The FMLA provides that an eligible employee may take up to 12 workweeks of unpaid, job-protected leave in a designated 12-month period for the birth or placement of a son or daughter, to bond with a newborn or newly placed son or daughter, or to care for a son or daughter with a serious health condition.1 The FMLA further defines a "son or daughter" as "biological, adopted, or foster child, a stepchild, a legal ward, or a child of a person standing in loco parentis, who is—(A) under 18 years of age; or (B) 18 years of age or older and incapable of self-care because of a mental or physical disability."2
Responding to what it perceived as confusion by both employers and employees about the manner in which these definitions apply in the absence of a legal or biological parent-child relationship, the DOL noted that Congress intended the definition of a "son or child" to reflect nontraditional family relationships and to be construed in favor of providing FMLA leave to those employees who actually have day-to-day responsibility for caring for a child, even in the absence in the absence of a biological or legal relationship.3
The DOL acknowledged that its interpretation differs from the explicit language of the FMLA regulations defining "in loco parentis" as including those with day-to-day responsibilities to care for and financially support a child.4 However, the DOL noted there are no specific factors that are dispositive on the issue of whether the "in loco parentis" relationship is present and that it did not feel the FMLA required an employee to demonstrate both day-to-day care and financial support in order to stand "in loco parentis" to a child. The DOL further illustrated its interpretation with several examples of where an employee may be entitled to take FMLA leave:
- Where an employee provides day-to-day care for his or her unmarried partner's child, but does not financially support the child;
- Where an employee shares equally in the raising of a child with the child's biological parent;
- Where an employee shares equally in the raising of an adopted child with a same-sex partner, but does not have a legal relationship with the child;
- Where a grandparent takes in a grandchild and assumes ongoing responsibility for raising the child because the parents are incapable of providing care; or
- Where an aunt assumes responsibility for raising a child after the death of the child's parents.
The DOL highlighted that these examples are in stark contrast to a situation where an employee cares for a child while the child's parents are on vacation; in such cases, an employee would not be considered to be "in loco parentis" to the child.
Finally, the DOL confirmed—consistent with the FMLA regulations—that an employer may seek documentation to confirm the family relationship, noting that a simple statement from the employee confirming the relationship is sufficient.5
In the event an employer receives a request from an employee to take FMLA leave in connection with a child, the employer should consider the following:
- Is there any biological or legal relationship?
- In the absence of such relationship, are there other factors—such as the age of the child, the degree of the child's dependence, financial support or the exercise of common parenting duties—that suggest that the employee is assuming the parental status and discharging the parental duties?
- Has the employee produced a statement or other documentation supporting the relationship?
What This Means for Employers
Since the DOL's interpretation is supportive of nontraditional family circumstances and appears to indicate a preference to be inclusive in the determination of family relationships falling within the scope of "in loco parentis," employers may choose to construe FMLA leave requests in this category more liberally than other types of leave.

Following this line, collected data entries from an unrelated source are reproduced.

<file path="src/rtl/cwt_pkg.sv">
package cwt_pkg;

  // One request item.
  typedef struct packed {
    logic        req_type;
    logic [7:0]  red;
    logic [7:0]  green;
    logic [7:0]  blue;
    logic [15:0] add_weight;
    logic [15:0] run_number;
  } req_t;

  // One result item.
  typedef struct packed {
    logic        hit;
    logic [31:0] weight_out;
    logic [15:0] first_run_out;
    logic [15:0] last_run_out;
    logic        table_full;
    logic [8:0]  entry_count_out;
  } rsp_t;

  // Request kinds.
  localparam logic REQ_OBSERVE = 1'b0;
  localparam logic REQ_LOOKUP  = 1'b1;

  // Width of the reported entry count.
  localparam int unsigned COUNT_OUT_W = 9;

  // Commands from the controller to the datapath.
  typedef struct packed {
    logic load;
    logic scan;
    logic take_hit;
    logic take_miss;
    logic commit;
  } cmd_t;

  // Status from the datapath to the controller.
  typedef struct packed {
    logic match;
    logic scan_done;
    logic out_free;
  } status_t;

endpackage

</file>
<file path="src/rtl/cwt_ctrl.sv">
module cwt_ctrl (
  input  logic             clk,
  input  logic             rst,
  input  logic             req_valid,
  output logic             req_stall,
  input  cwt_pkg::status_t status,
  output cwt_pkg::cmd_t    cmd
);

  typedef enum logic [2:0] {
    S_IDLE  = 3'b001,
    S_SCAN  = 3'b010,
    S_WRITE = 3'b100
  } state_t;

  state_t state;
  state_t state_next;

  // New items are taken only while no search is running.
  assign req_stall = (state != S_IDLE);

  // Next state and commands.
  always_comb begin
    state_next    = state;
    cmd           = '0;
    unique case (state)
      S_IDLE: begin
        if (req_valid) begin
          cmd.load   = 1'b1;
          state_next = S_SCAN;
        end
      end
      S_SCAN: begin
        cmd.scan = 1'b1;
        if (status.match) begin
          cmd.take_hit = 1'b1;
          state_next   = S_WRITE;
        end else if (status.scan_done) begin
          cmd.take_miss = 1'b1;
          state_next    = S_WRITE;
        end
      end
      S_WRITE: begin
        if (status.out_free) begin
          cmd.commit = 1'b1;
          state_next = S_IDLE;
        end
      end
      default: begin
        state_next = S_IDLE;
      end
    endcase
  end

  // State register.
  always_ff @(posedge clk) begin
    if (rst) begin
      state <= S_IDLE;
    end else begin
      state <= state_next;
    end
  end

endmodule

</file>
<file path="config.mk">
export PLATFORM = sky130hd
export DESIGN_NAME = cwt_ctrl
export DESIGN_NICKNAME = d
export VERILOG_FILES = /design/src/rtl/cwt_pkg.sv /design/src/rtl/cwt_ctrl.sv
export SDC_FILE = /design/constraint.sdc
export NUM_CORES = 1
export LEC_CHECK = 0
export ABC_AREA = 1
export BUFFER_PORTS_ARGS = -buffer_cell sky130_fd_sc_hd__buf_2
export CAP_MARGIN = 5
export CORE_AREA = 2 2 39 41
export CTS_CLUSTER_SIZE = 25
export DETAILED_ROUTE_END_ITERATION = 16
export DIE_AREA = 0 0 41 43
export PLACE_DENSITY_LB_ADDON = 0.05
export SLEW_MARGIN = 20
export SYNTH_ARGS = -nofsm -noshare
export SYNTH_HDL_FRONTEND = slang
export SYNTH_SLANG_ARGS = --single-unit
</file>
<file path="constraint.sdc">
create_clock -name clk -period 2.5 [get_ports clk]
set_input_delay 0.25 -clock clk [delete_from_list [all_inputs] [get_ports clk]]
set_output_delay 0.25 -clock clk [all_outputs]
set_load 0.03 [all_outputs]
</file>
# ---- Word level (Yosys, flattened, before mapping)
# Cells that the tools add are included.
dict set report op_classes {
  eq_ne 7
  n_mux 13
  reduce_logical 1
}
# op count
set op_table {}
lappend op_table {{2-to-1 mux 3 bit} 5}
lappend op_table {{case mux 3 bit (3 select lines)} 1}
lappend op_table {{2-to-1 mux 1 bit} 7}
lappend op_table {{!= test 2 bit (second input constant)} 2}
lappend op_table {{equality test 3 x 1 -> 1 bit (second input constant)} 1}
lappend op_table {{equality test 3 x 2 -> 1 bit (second input constant)} 1}
lappend op_table {{equality test 3 bit (second input constant)} 1}
lappend op_table {{!= test 3 x 1 -> 1 bit (second input constant)} 1}
lappend op_table {{!= test 3 bit (second input constant)} 1}
lappend op_table {{AND reduction 3 bit} 1}
dict set report word_totals {
  ff_bits 3
  inputBits 6
  output_inout_bits 6
  word_cells 22
}

# ---- Longest topological paths before layout
# Gate-level depths: netlist of run 1.
dict set report logic_depth {
  word_depth 3
  depth_mapped 6
  depth_no_buf 6
}

# ---- Worst setup path after synthesis of run 1
# Ideal clock, no wire load.
dict set report synth_timing {
  path_kind {reg-to-output}
  from {register state[1]}
  to {output cmd[1] in the netlist's numbering}
  arrival_time_ns 0.996
  required_time_ns 2.250
  slack_ns 1.254
  path_stages_with_launch 5
  path_buffers 0
  path_cell_list {dfxtp_1 > inv_2 > nor2_2 > nand2_2 > nor2_1}
}
# element line
set synth_rtl {}
lappend synth_rtl {{from (decl)} cwt_ctrl.sv:16} ;# state_t state;
lappend synth_rtl {{from (signal assigned)} cwt_ctrl.sv:60} ;# state <= state_next;
lappend synth_rtl {{to (decl)} cwt_ctrl.sv:7} ;# output cwt_pkg::cmd_t cmd

==> results of run 1 <==
[worst max-delay path: stages (launching register included)]
cell	delay [ns]
dfxtp_1	0.33
inv_2	0.07
nor2_2	0.12
nand2_2	0.10
nor2_1	0.09
buf_2	0.20
[cell usage in the layout (no fill, tap or decap)]
cell | netlist | layout
nand3b_1 | 1 | 1
a21oi_1 | 1 | 1
inv_2 | 3 | 3
nand3_2 | 3 | 3
clkbuf_1 | 0 | 1
inv_1 | 4 | 4
nand3_1 | 2 | 2
nor2_1 | 5 | 5
dfxtp_1 | 3 | 3
nor2_4 | 1 | 1
a31oi_1 | 1 | 1
o21ai_1 | 1 | 1
buf_2 | 0 | 11
nor2_2 | 3 | 3
nand2_2 | 1 | 1
clkbuf_4 | 0 | 3
nand2_1 | 4 | 4
[per-layer routing]
metal / part of all wire [%] / track usage (%)
met1: 43 / 7.05
met2: 51 / 9.38
met3: 5.4 / 0
met4: 0 / 6.00
met5: 0 / 0
[path summary, 6_finish.rpt]
| path | start | endpoint | slack (ns) |
|---|---|---|---|
| min | rst | state[1] | 0.20 |
| max | state[1] | cmd[1] | 1.11 |
| max reg2reg | state[2] | state[2] | 1.58 |
| min reg2reg | state[0] | state[1] | 0.61 |
[stage by stage]
step           total power (W)  cell area [µm²]
4_1_cts               0.000241              322
3_3_place_gp          0.000153              295
6_report              0.000237              322
3_5_place_dp          0.000153              295
5_1_grt               0.000250              322
2_1_floorplan         0.000130              220
[power by group]
group	switching, W	internal (W)	total [W]
Sequential	0.00000652	0.0000555	0.0000620
Combinational	0.0000608	0.0000286	0.0000894
Clock	0.0000254	0.0000598	0.0000852
Total	0.0000927	0.000144	0.000237
[layout make-up]
| class | count | area [µm²] | share of cell area (%) |
|---|---|---|---|
| Tap cell | 16 | 20.0 | 6.23 |
| Timing Repair Buffer | 11 | 55.1 | 17.1 |
| Clock buffer | 4 | 26.3 | 8.17 |
| Multi-Input combinational cell | 23 | 134 | 41.6 |
| Inverter | 7 | 26.3 | 8.17 |
| Sequential cell | 3 | 60.1 | 18.7 |
[cell usage after synthesis]
| cell type | n |
|---|---|
| nand3_2 | 3 |
| nor2_2 | 3 |
| nand3_1 | 2 |
| a31oi_1 | 1 |
| nand2_2 | 1 |
| inv_2 | 3 |
| nand2_1 | 4 |
| nand3b_1 | 1 |
| inv_1 | 4 |
| dfxtp_1 | 3 |
| a21oi_1 | 1 |
| o21ai_1 | 1 |
| nor2_1 | 5 |
| nor2_4 | 1 |
[logic make-up (layout without fill, tap and decap cells)]
family          count (synthesis)  after routing  synth area share [%]
compound gates                  3              3                  7.38
buf+inv                         7             22                  11.9
simple gates                   20             20                  53.4
flops                           3              3                  27.3
==> run metrics, run 1 <==
outcome=complete, no violations; Core Rows=14; Setup WS post-layout=1.11 ns; Initial Util=15.9%; post-synthesis cell type count=14; hold_ws=0.202 ns; Hold Path Cell Cnt=2; CTS tree=done; area delta synth->final=46.0%; Max Transition Viols Final=0; I/O pins=12; share of layout cells above drive strength 1=52.1%; Seq/Total Area, Yosys=27.3%; Ant. Diodes=0; largest net degree at the start of global routing=6; cts bufs inserted=3; number of I/O port buffers=11; Final Hold Fails=0; first-pass GRT wire length=710 µm; die area=1760 µm²; Power per Cell Area=736 nW/µm²; ranking of synthesized cells by area=dfxtp_1 (27%), nand3_2 (14%), nor2_1 (8.5%); Die Y=43 µm; WP data required=2.25 ns; Synth area leader=dfxtp_1; Max VDD drop=196 µV; Mapped Avg Cell Area=6.67 µm²; CTS clock-pin slew for the worst setup and hold paths=0.04 ns; crit path launch type=flip-flop; Via Count=258; CTS Hold Bufs=0; Final period util=55.8%; number of flip-flops in the largest register=3; Die X=41 µm; worst r2r path cells=5; CP Capture Type=primary output; # setup viols final=0; Tot GR Track Use=6.12%; Tmin final=1.39 ns; Mapped Nets=39; HP Class=input pin to flip-flop; nets@finish=55; mapped cell area=220 µm²; worst skew pair latency=0.23 ns; Placer Congestion=0.735; fin cells=64; Synth warnings=0; dpl ws=1.34 ns; FILL cells=168; CP Max Fanout=5; Setup TNS=0 ns; wirelength, routed=515 µm; vias in the first global route=213; FMAX=717 MHz; DR pass1 iterations=3; synthesized instance count=33; Leakage=0.185 nW; Top reg by flops=state; Post-DRT Antenna Nets=0; fin util=23.2%; Largest regs=state (3); max_cap viols=0; first-iteration detailed-routing DRC count=3; # placed instances=60; initial antenna violation count=0; Worst Path Arrival=1.14 ns; post-CTS setup buffers=0; CTS root buf=clkbuf_4; Core ar.=1380 µm²; Rel. slew slack=86.0%; H-tree depth=1; RSZ-0062 raised after global routing=no; clock skew=0.00252 ns; Avg Vias per Cell=4.03; routed length per instance=8.05 µm; kind of critical path=flip-flop to primary output; Slew @ Worst Pin=0.210 ns; share of the synthesized area in the top cell type=27.3%; CTS max path bufs=2; grt total ovfl=0; post-CTS sizing=0; post-route DRC violation count=0; Synth Register Bits=3; clk sink count=3; HPWL Detailed=425 µm
Note: power is estimated with default switching activity, not from simulation.
==> inputs of run 2 (changes only) <==
--- a/config.mk
+++ b/config.mk
@@ -5,7 +5,7 @@
 export SDC_FILE = /design/constraint.sdc
 export NUM_CORES = 1
 export LEC_CHECK = 0
-export ABC_AREA = 1
+export ABC_AREA = 0
 export BUFFER_PORTS_ARGS = -buffer_cell sky130_fd_sc_hd__buf_2
 export CAP_MARGIN = 5
 export CORE_AREA = 2 2 39 41
==> constraint.sdc (replaced) <==
create_clock -name clk -period 1.3 [get_ports clk]
set_input_delay 0.13 -clock clk [delete_from_list [all_inputs] [get_ports clk]]
set_output_delay 0.13 -clock clk [all_outputs]
set_load 0.03 [all_outputs]
==> run 2 against run 1 <==
Sequential share of layout area rose by 1.7 points. Register-to-register slack got worse by 1.4 ns. Die area did not move. Via count fell by 19%. Total power rose by 38%. Area after synthesis fell by 13%. Worst hold slack got worse by 0.10 ns. Highest routed layer unchanged.
==> run metrics, run 2 <==
Core Rows=14 (unchanged); most frequent cells in the layout=buf_2 (8), clkbuf_4 (4), dfxtp_2 (3); Top FF cell, synth=dfxtp_1; Mapped Avg Cell Area=8.70 µm² (+30%); fin cells=52 (-19%); Die X=41 µm (unchanged); CP Max Fanout=5 (unchanged); share of layout cells above drive strength 1=63.9% (+12 points); commonest non-fill, non-tap cell in the layout=buf_2; worst skew pair latency=0.23 ns (about the same); ys async rst share=0% (unchanged); share of the synthesized area in the top cell type=31.4% (+4.1 points); Leakage=0.132 nW (-29%); RSZ-0062 raised after global routing=yes; number of flip-flops in the largest register=3 (unchanged); outcome=complete, no violations; Rel. slew slack=85.8% (-0.20 points); Post-DRT Antenna Nets=0 (unchanged); FILL cells=156 (-7.1%); FMAX=808 MHz; crit path launch type=flip-flop; routed length per instance=9.44 µm (+17%); Synth area leader=dfxtp_1; area delta synth->final=63.4%; Final Hold Fails=0 (unchanged); post-synthesis cell type count=18 (+4); Largest regs=state (3); wirelength, routed=491 µm (-4.7%); Power per Cell Area=1050 nW/µm² (+42%); Via Count=210 (-19%); Mapped Nets=28 (-28%); DR pass1 iterations=2 (-1); Placer Congestion=0.671 (-8.7%); Tmin final=1.24 ns; nets@finish=43 (-22%); kind of critical path=flip-flop to primary output; die area=1760 µm² (unchanged); synthesized instance count=22 (-33%); mapped cell area=191 µm² (-13%); synth cell count leaders=dfxtp_1 (3), nor2_1 (3); Worst Path Arrival=1.11 ns (-0.03 ns); Sequential Area=63.8 µm² (+6.2%); multi-input logic area=136 µm² (+1.9%); # setup viols final=0 (unchanged); number of I/O port buffers=11 (unchanged); largest net degree at the start of global routing=10 (+4); number of synthesized flops with an enable pin=0 (unchanged); first-pass GRT wire length=828 µm (+17%); max_cap viols=0 (unchanged); Seq/Total Area, Yosys=31.4% (+4.1 points); clock skew=0.00172 ns (-0.000800 ns); first-iteration detailed-routing DRC count=2 (-1); post-route DRC violation count=0 (unchanged); r2r setup slk=0.18 ns (-1.40 ns); H-tree depth=1 (unchanged); CTS Hold Bufs=0 (unchanged); Tot GR Track Use=7.02% (+0.90 points); ranking of synthesized cells by area=dfxtp_1 (31%), nor4b_2 (7.8%), and4bb_2 (6.5%); Ant. Diodes=0 (unchanged); Die Y=43 µm (unchanged); HPWL Detailed=395 µm (-7.1%); CP Capture Type=primary output; Top reg by flops=state; hold_ws=0.100 ns (-0.102 ns); Slew @ Worst Pin=0.213 ns (+0.00266 ns); Initial Util=13.8% (-2.1 points); Avg Vias per Cell=4.04 (+0.18%); WP data required=1.17 ns (-1.08 ns); Final period util=95.2%; Max Transition Viols Final=0 (unchanged); HP Class=input pin to flip-flop; CTS clock-pin slew for the worst setup and hold paths=0.03 ns (about the same); cts bufs inserted=3 (unchanged); initial antenna violation count=0 (unchanged); CTS max path bufs=2 (unchanged); Synth warnings=0 (unchanged); CTS tree=done; # placed instances=48 (-20%); vias in the first global route=193 (-9.4%); clk sink count=3 (unchanged); fin util=22.6% (-0.63 points); grt total ovfl=0 (unchanged); I/O pins=12 (unchanged); Core ar.=1380 µm² (unchanged); Max VDD drop=323 µV (+64%); CTS root buf=clkbuf_4; Synth Register Bits=3 (unchanged)
-- run 2: changes by cell type after synthesis, moves of 2 or more --
| cell | change |
|---|---|
| inv_1 | -3 |
| inv_2 | -3 |
| nand2_1 | -3 |
| nand3_2 | -3 |
| nor2_2 | -3 |
| nand3_1 | -2 |
| nor2_1 | -2 |
-- run 2: final cells by class --
class                      instances  share of cell area [%]
clock buffer                       4                    8.40
timing repair buffer              11                    20.0
tap                               16                    6.40
sequential                         3                    20.4
inverter                           1                    1.20
multi-input combinational         17                    43.6
-- run 2: power breakdown --
part	internal (W)	leakage [nW]	switching (W)	total, W
Sequential	0.0000988	0.0252	0.0000106	0.000109
Clock	0.000114	0.0150	0.0000408	0.000155
Combinational	0.0000266	0.0921	0.0000361	0.0000627
-- run 2: worst paths after layout --
check | from | end | cells past startpoint
worst max-delay path | state[2] | cmd[1] | 3
worst min-delay path | rst | state[2] | 2
worst min register to register | state[2] | state[1] | 1
worst max register to register | state[1] | state[0] | 3
-- run 2: stage by stage --
stage	total power, W	setup TNS (ns)	setup slack [ns]	instance area (µm²)
floorplan	0.000147	0	0.00619	200
global placement	0.000170	0	0.179	270
detailed placement	0.000169	0	0.183	270
CTS	0.000335	0	0.0273	307
global route	0.000365	-0.0360	-0.0239	313
finish	0.000327	0	0.0626	313
-- run 2: layer usage --
metal / track usage [%] / share of wire [%] / vias up
met4: 4.00 / 0 / 0
met5: 0 / 0 / -
met3: 5.24 / 7.7 / 0
met1: 8.97 / 46 / 96
li1: - / - / 107
met2: 8.13 / 46 / 7
-- run 2: kinds of logic after synthesis --
kind of cell / after synthesis / share of synthesized area, %
buf+inv: 2 / 4.57
simple gates: 13 / 51.6
compound gates: 4 / 12.4
flops: 3 / 31.4
-- run 2: critical path: stages, from the launching register on --
cell and delay, ns:
dfxtp_2 0.33, nand2b_4 0.16, nor4b_2 0.20, buf_4 0.20
-- run 2: repair_timing --
action / 4_1_cts / 5_1_grt
setup endpoints to repair: 4 / 3
setup buffers: 0 / 0
resized for setup: 4 / 4
==> inputs of run 3 (changes only) <==
==> constraint.sdc (replaced) <==
create_clock -name clk -period 1.17 [get_ports clk]
set_input_delay 0.117 -clock clk [delete_from_list [all_inputs] [get_ports clk]]
set_output_delay 0.117 -clock clk [all_outputs]
set_load 0.03 [all_outputs]
==> run 3 against run 2 <==
The flow now finishes with violations (negative setup slack). Non-clock buffer count increased by 4. Combinational power rose by 49%. Largest power group unchanged. Worst hold slack worse by 0.025 ns. Final cell count is 7.7% higher. Final area rose by 23%. Critical endpoint unchanged. Wire length grew 14%.
==> run metrics, run 3 (synthesized netlist as in run 2, its figures left out) <==
HPWL Detailed=423 µm (+7.1%); Reg2Reg Launch Point=state[2]; H-tree depth=1 (unchanged); HP Class=input pin to flip-flop; Setup WS post-layout=-0.0658 ns (-0.128 ns); grt total ovfl=0 (unchanged); I/O pins=12 (unchanged); wirelength, routed=558 µm (+14%); crit path launch type=flip-flop; largest net degree at the start of global routing=8 (-2); WP data required=1.05 ns (-0.12 ns); routed length per instance=9.96 µm (+5.5%); share of layout cells above drive strength 1=72.5% (+8.6 points); Power per Cell Area=1020 nW/µm² (-2.4%); Hold Path Cell Cnt=2 (unchanged); Leakage=0.164 nW (+24%); Slew @ Worst Pin=0.207 ns (-0.00656 ns); clk sink count=3 (unchanged); Tot GR Track Use=8.32% (+1.3 points); Area after DPL=293 µm² (+8.3%); # setup viols final=2 (+2); Placer Congestion=0.709 (+5.6%); Final period util=106%; first-iteration detailed-routing DRC count=1 (-1); Die Y=43 µm (unchanged); CP Capture Type=primary output; Initial Util=13.8% (unchanged); cts bufs inserted=3 (unchanged); Ant. Diodes=0 (unchanged); max_cap viols=0 (unchanged); number of I/O port buffers=11 (unchanged); r2r setup slk=0.01 ns (-0.17 ns); Post-DRT Antenna Nets=0 (unchanged); number of flip-flops in the largest register=3 (unchanged); Max VDD drop=652 µV (+100%); Largest regs=state (3); worst skew pair latency=0.23 ns (about the same); Core Rows=14 (unchanged); total power=0.000394 W (+20%); clock skew=0.00435 ns (+0.00263 ns); FMAX=809 MHz; nets@finish=47 (+9.3%); Final Hold Fails=0 (unchanged); CTS tree=done; post-route cell area=385 µm² (+23%); kind of critical path=flip-flop to primary output; worst r2r path cells=4 (+1); Max Transition Viols Final=0 (unchanged); Rel. slew slack=86.2% (+0.42 points); Core ar.=1380 µm² (unchanged); vias in the first global route=235 (+22%); Avg Vias per Cell=4.18 (+3.5%); area delta synth->final=101%; Die X=41 µm (unchanged); Tmin final=1.24 ns; violated checks=negative setup slack; RSZ-0062 raised after global routing=yes; die area=1760 µm² (unchanged); CTS root buf=clkbuf_4; DR pass1 iterations=2 (unchanged); commonest non-fill, non-tap cell in the layout=buf_2; outcome=complete, but fails checks; CTS max path bufs=2 (unchanged); post-route DRC violation count=0 (unchanged); worst-path cell chain=nand2b_4, nor4b_4, buf_6; Via Count=234 (+11%); Worst Path Arrival=1.12 ns (about the same); CTS clock-pin slew for the worst setup and hold paths=0.04 ns (about the same); most frequent cells in the layout=buf_2 (6), buf_4 (5), buf_6 (4); beginning of the critical path=state[2]; worst-path cell with the longest stage delay=dfxtp_2; CP Max Fanout=4 (-1); HP Start=rst; first-pass GRT wire length=959 µm (+16%); Worst path max stage delay=0.33 ns (about the same); Critical R2R Capture=state[0]; initial antenna violation count=0 (unchanged); hold path endpoint=state[2]; Top reg by flops=state
[run 3: cell types whose count changed in the layout (fill, tap and decap cells not counted), sizes merged]
| cell | delta |
|---|---|
| buf | +5 |
| clkbuf | -1 |
[run 3: area by class of cell]
type	instances	area [µm²]
sequential	3	66.3
inverter	1	3.75
fill	166	998
multi-input combinational	17	156
clock buffer	4	26.3
tap	16	20.0
timing repair buffer	15	113
[run 3: routing by layer]
layer / vias up / part of all wire [%] / GRT usage (%)
li1: 115 / - / -
met5: - / 0 / 0
met1: 108 / 43 / 10.9
met3: 0 / 13 / 7.33
met2: 11 / 44 / 10.0
met4: 0 / 0 / 2.00
[run 3: stage by stage]
step           hold slack [ns]  std cells  setup TNS (ns)  util (%)  setup WS (ns)
2_1_floorplan            0.188         22               0         -         0.0392
3_3_place_gp             0.325         49               0      21.2        0.00746
3_5_place_dp             0.324         49               0      21.2         0.0182
4_1_cts                 0.0679         56          -0.151      27.1        -0.0920
5_1_grt                 0.0680         56          -0.460      27.8         -0.149
6_report                0.0753         56          -0.107      27.8        -0.0658
[run 3: worst max-delay path by stage]
| stage | endpoint | cells past startpoint |
|---|---|---|
| after detailed placement | cmd[1] | 3 |
| final | cmd[1] | 3 |
| after global placement | state[0] | 3 |
| after floorplan | cmd[2] | 3 |
| after CTS | cmd[1] | 3 |
| after global routing | cmd[1] | 3 |
[run 3: worst max-delay path, delay by kind of cell, from the launching register on]
family	cells	cell delay [ns]
AND/OR/NAND/NOR	2	0.40
buffers and inverters	1	0.17
flip-flops	1	0.33
[run 3: power breakdown]
group          total [W]  switching, W  internal [W]
clock           0.000178     0.0000509      0.000128
sequential      0.000122     0.0000129      0.000109
combinational  0.0000936     0.0000487     0.0000449
total           0.000394      0.000113      0.000281
[run 3: repair_timing]
action / CTS / global route
hold buffers: 0 / 0
setup buffers: 3 / 0
pin swaps: 3 / 0
endpoints found under the setup margin: 6 / 7
resized for setup: 13 / 4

Given the significant publicity and support generated by the first DOL Administrator's Interpretation on the FMLA, employers should exercise due diligence in assessing an employee’s request for leave in nontraditional family circumstances and consult their employment counsel in any questionable circumstances.
For Further Information
If you have any questions about the information addressed in this Alert, please contact any of the attorneys in our Employment, Labor, Benefits and Immigration Practice Group or the attorney in the firm with whom you are regularly in contact.
- See 29 U.S.C. § 2612(a)(1)(A)–(C); 29 C.F.R. § 825.112(a)(1)–(3).
- See 29 U.S.C. § 2611(12); 29 C.F.R. §§ 825.122(c), 825.800.
- See S. Rep. No. 103-3, at 22.
- See 29 C.F.R. §§ 825.122(c)(3).
- See also 29 C.F.R. § 825.122(j) ("For purposes of confirmation of family relationship, the employer may require the employee giving notice of the need for leave to provide reasonable documentation or statement of family relationship. This documentation may take the form of a simple statement from the employee, or a child’s birth certificate, a court document, etc.").